Giggles and snickers.

"Okay," I say, "I know this is a very small amount of food, but let me ask you: Do you remember the last time you actually tasted one raisin?"

One woman says, "I've never eaten just one raisin. Raisins are meant to be eaten in bulk."

Everyone nods their heads. Then we proceed with the exercise.

First they pick up the corn chip. They smell it. They look at it closely. They take a small bite and notice what the chip feels like in their mouths. Then I ask them to comment on their experiences.

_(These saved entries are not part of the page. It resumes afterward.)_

<file path="config.mk">
export PLATFORM = sky130hd
export DESIGN_NAME = base32_custom_alphabet_encoder
export DESIGN_NICKNAME = d
export VERILOG_FILES = /design/src/rtl/b32ca_pkg.sv /design/src/rtl/base32_custom_alphabet_encoder.sv
export SDC_FILE = /design/constraint.sdc
export NUM_CORES = 1
export LEC_CHECK = 0
export BUFFER_PORTS_ARGS = -buffer_cell sky130_fd_sc_hd__buf_2
export CELL_PAD_IN_SITES_DETAIL_PLACEMENT = 1
export CELL_PAD_IN_SITES_GLOBAL_PLACEMENT = 1
export CORE_ASPECT_RATIO = 1.2
export CORE_MARGIN = 4
export CORE_UTILIZATION = 52
export DETAILED_ROUTE_END_ITERATION = 8
export GPL_TIMING_DRIVEN = 0
export HOLD_SLACK_MARGIN = 0.05
export MAX_ROUTING_LAYER = met4
export PLACE_DENSITY = 0.83
export REMOVE_ABC_BUFFERS = 1
export SYNTH_ARGS = -nofsm -noshare
export SYNTH_HDL_FRONTEND = slang
export SYNTH_SLANG_ARGS = --single-unit
export TNS_END_PERCENT = 20
</file>
<file path="constraint.sdc">
create_clock -name i_clk -period 4.1 [get_ports i_clk]
set_clock_uncertainty 0.05 [all_clocks]
set_input_delay 0.205 -clock i_clk [delete_from_list [all_inputs] [get_ports i_clk]]
set_output_delay 0.205 -clock i_clk [all_outputs]
set_load 0.1 [all_outputs]
</file>
<file path="src/rtl/b32ca_pkg.sv">
// Types, constants and character table for the base32 custom alphabet encoder.
package b32ca_pkg;

    localparam int unsigned GROUP_BITS = 5;
    localparam int unsigned MAX_CHARS  = 3;

    typedef struct packed {
        logic [7:0] data_byte;
        logic       end_of_message;
    } t_in;

    typedef struct packed {
        logic [7:0] code_char;
        logic       final_char;
    } t_out;

    function automatic logic [7:0] f_alphabet(input logic [GROUP_BITS-1:0] g);
        logic [7:0] c;
        case (g)
            5'd0:    c = "a";
            5'd1:    c = "b";
            5'd2:    c = "c";
            5'd3:    c = "d";
            5'd4:    c = "W";
            5'd5:    c = "X";
            5'd6:    c = "Y";
            5'd7:    c = "Z";
            5'd8:    c = "0";
            5'd9:    c = "1";
            5'd10:   c = "2";
            5'd11:   c = "3";
            5'd12:   c = "E";
            5'd13:   c = "F";
            5'd14:   c = "G";
            5'd15:   c = "H";
            5'd16:   c = "A";
            5'd17:   c = "B";
            5'd18:   c = "C";
            5'd19:   c = "D";
            5'd20:   c = "4";
            5'd21:   c = "5";
            5'd22:   c = "6";
            5'd23:   c = "7";
            5'd24:   c = "8";
            5'd25:   c = "9";
            5'd26:   c = "w";
            5'd27:   c = "x";
            5'd28:   c = "y";
            5'd29:   c = "z";
            5'd30:   c = "j";
            default: c = "k";
        endcase
        return c;
    endfunction

endpackage

</file>
<file path="src/rtl/base32_custom_alphabet_encoder.sv">
// Streaming unpadded base32 encoder with a fixed custom alphabet, top level.
//
// Each accepted byte is split into 5-bit groups and its one to three
// characters are parked in a small character buffer; the buffer drains one
// character per cycle into the output register while the output is not
// stalled. The output side therefore sets the pace: a byte takes one output
// slot per character it produces, which averages 1.6 characters per byte
// over a long message. A new byte is taken in the same cycle the buffer
// hands over its last character, so the input never waits on an idle cycle.
// The final character of a message carries final_char; the bit accumulator
// clears when the last byte of the message is taken.
module base32_custom_alphabet_encoder
    import b32ca_pkg::*;
(
    input  logic i_clk,
    input  logic i_rst_n,
    input  logic i_in_valid,
    output logic o_in_stall,
    input  t_in  i_in_data,
    output logic o_out_valid,
    input  logic i_out_stall,
    output t_out o_out_data
);

    logic [3:0]  r_lo_bits;
    logic [2:0]  r_lo_cnt;
    logic [7:0]  r_buf [MAX_CHARS];
    logic [1:0]  r_left;
    logic [1:0]  r_idx;
    logic        r_final;
    logic        r_out_valid;
    t_out        r_out;

    logic        moving;
    logic        accept;
    logic [3:0]  total;
    logic [3:0]  sh;
    logic [14:0] w;
    logic        two_full;
    logic [3:0]  rem;
    logic        pad;
    logic [1:0]  n_chars;

    assign moving     = (r_left != 2'd0) && (!r_out_valid || !i_out_stall);
    assign o_in_stall = !((r_left == 2'd0) || ((r_left == 2'd1) && moving));
    assign accept     = i_in_valid && !o_in_stall;

    assign total    = 4'(r_lo_cnt) + 4'd8;
    assign sh       = 4'd15 - total;
    assign w        = {3'b000, r_lo_bits, i_in_data.data_byte} << sh;
    assign two_full = total >= 4'd10;
    assign rem      = two_full ? (total - 4'd10) : (total - 4'd5);
    assign pad      = i_in_data.end_of_message && (rem != 4'd0);
    assign n_chars  = (two_full ? 2'd2 : 2'd1) + {1'b0, pad};

    always_ff @(posedge i_clk) begin
        if (!i_rst_n) begin
            r_lo_bits <= '0;
            r_lo_cnt  <= '0;
            r_left    <= '0;
            r_idx     <= '0;
            r_final   <= 1'b0;
        end else if (accept) begin
            r_left  <= n_chars;
            r_idx   <= '0;
            r_final <= i_in_data.end_of_message;
            if (i_in_data.end_of_message) begin
                r_lo_bits <= '0;
                r_lo_cnt  <= '0;
            end else begin
                r_lo_bits <= i_in_data.data_byte[3:0];
                r_lo_cnt  <= rem[2:0];
            end
        end else if (moving) begin
            r_left <= r_left - 2'd1;
            r_idx  <= r_idx + 2'd1;
        end
    end

    always_ff @(posedge i_clk) begin
        if (accept) begin
            r_buf[0] <= f_alphabet(w[14:10]);
            r_buf[1] <= f_alphabet(w[9:5]);
            r_buf[2] <= f_alphabet(w[4:0]);
        end
    end

    always_ff @(posedge i_clk) begin
        if (!i_rst_n) begin
            r_out_valid <= 1'b0;
        end else if (moving) begin
            r_out_valid <= 1'b1;
        end else if (!i_out_stall) begin
            r_out_valid <= 1'b0;
        end
    end

    always_ff @(posedge i_clk) begin
        if (moving) begin
            r_out.code_char  <= r_buf[r_idx];
            r_out.final_char <= r_final && (r_left == 2'd1);
        end
    end

    assign o_out_valid = r_out_valid;
    assign o_out_data  = r_out;

    a_lo_cnt_range: assert property (@(posedge i_clk) disable iff (!i_rst_n)
        r_lo_cnt <= 3'd4)
        else $error("leftover count above four");

    a_accept_fills: assert property (@(posedge i_clk) disable iff (!i_rst_n)
        accept |=> (r_left != 2'd0) && (r_idx == 2'd0))
        else $error("transfer did not load the character buffer");

    a_idx_in_range: assert property (@(posedge i_clk) disable iff (!i_rst_n)
        (r_left != 2'd0) |-> ((2'(r_idx + r_left)) <= 2'd3) && (r_idx != 2'd3))
        else $error("buffer index out of range");

    a_final_clears: assert property (@(posedge i_clk) disable iff (!i_rst_n)
        (accept && i_in_data.end_of_message) |=> (r_lo_cnt == 3'd0))
        else $error("accumulator not cleared at end of message");

endmodule

</file>
<file path="config.mk">
export PLATFORM = sky130hd
export DESIGN_NAME = hfd_queue
export DESIGN_NICKNAME = d
export VERILOG_FILES = /design/src/hdl/hfd_pkg.sv /design/src/hdl/hfd_queue.sv
export SDC_FILE = /design/constraint.sdc
export NUM_CORES = 1
export LEC_CHECK = 0
export ABC_CLOCK_PERIOD_IN_PS = 5600
export BUFFER_PORTS_ARGS = -buffer_cell sky130_fd_sc_hd__buf_2
export CORE_ASPECT_RATIO = 1.5
export CORE_MARGIN = 5
export CORE_UTILIZATION = 30
export CTS_BUF_LIST = sky130_fd_sc_hd__clkbuf_16
export DETAILED_ROUTE_END_ITERATION = 8
export PLACE_DENSITY = 0.5
export SLEW_MARGIN = 20
export SYNTH_ARGS = -nofsm -noshare
export SYNTH_HDL_FRONTEND = slang
export SYNTH_SLANG_ARGS = --single-unit
export TNS_END_PERCENT = 30
</file>
<file path="constraint.sdc">
create_clock -name i_clk -period 5.6 [get_ports i_clk]
set_clock_uncertainty 0.2 [all_clocks]
set_input_delay 1.12 -clock i_clk [delete_from_list [all_inputs] [get_ports i_clk]]
set_output_delay 1.12 -clock i_clk [all_outputs]
set_load 0.03 [all_outputs]
</file>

Most of them say things like: "Oh my God, I've been eating corn chips for 20 years and I never ever realized I didn't like them." Or "Wow! What I really want is the salt. The rest tastes like cardboard." We move on to the raisins, but we eat only one. People say that they usually eat a hundred of them. A box of them. Several handfuls of them. But if you are eating raisins by the handful, how do you know when you have had enough? How do you even know what a raisin tastes like if you are eating 90 of them at once? At this point, it's the bulk you are enjoying, not the taste of the raisin.

And then, oh then, comes the moment everyone has been waiting for: eating the Hershey's Kiss. They unwrap it. Suspense builds. I ask how many of them are certain they are going to like it. Duh, they say, this is chocolate we're talking about.

So they smell the Hershey's Kiss and then they pop it in their mouths and chew for a minute or two. This is a radical act, taking time with a piece of chocolate. Usually the one in our mouths is just a prelude to the next one and the next.

One woman says: "I can't believe this, but it tastes waxy. I don't like it, even though I've been eating these things for years."

Another woman says, "I've eaten many bags of these over the years, but I've never tasted just one. And when I taste one, I like it, and one is actually enough."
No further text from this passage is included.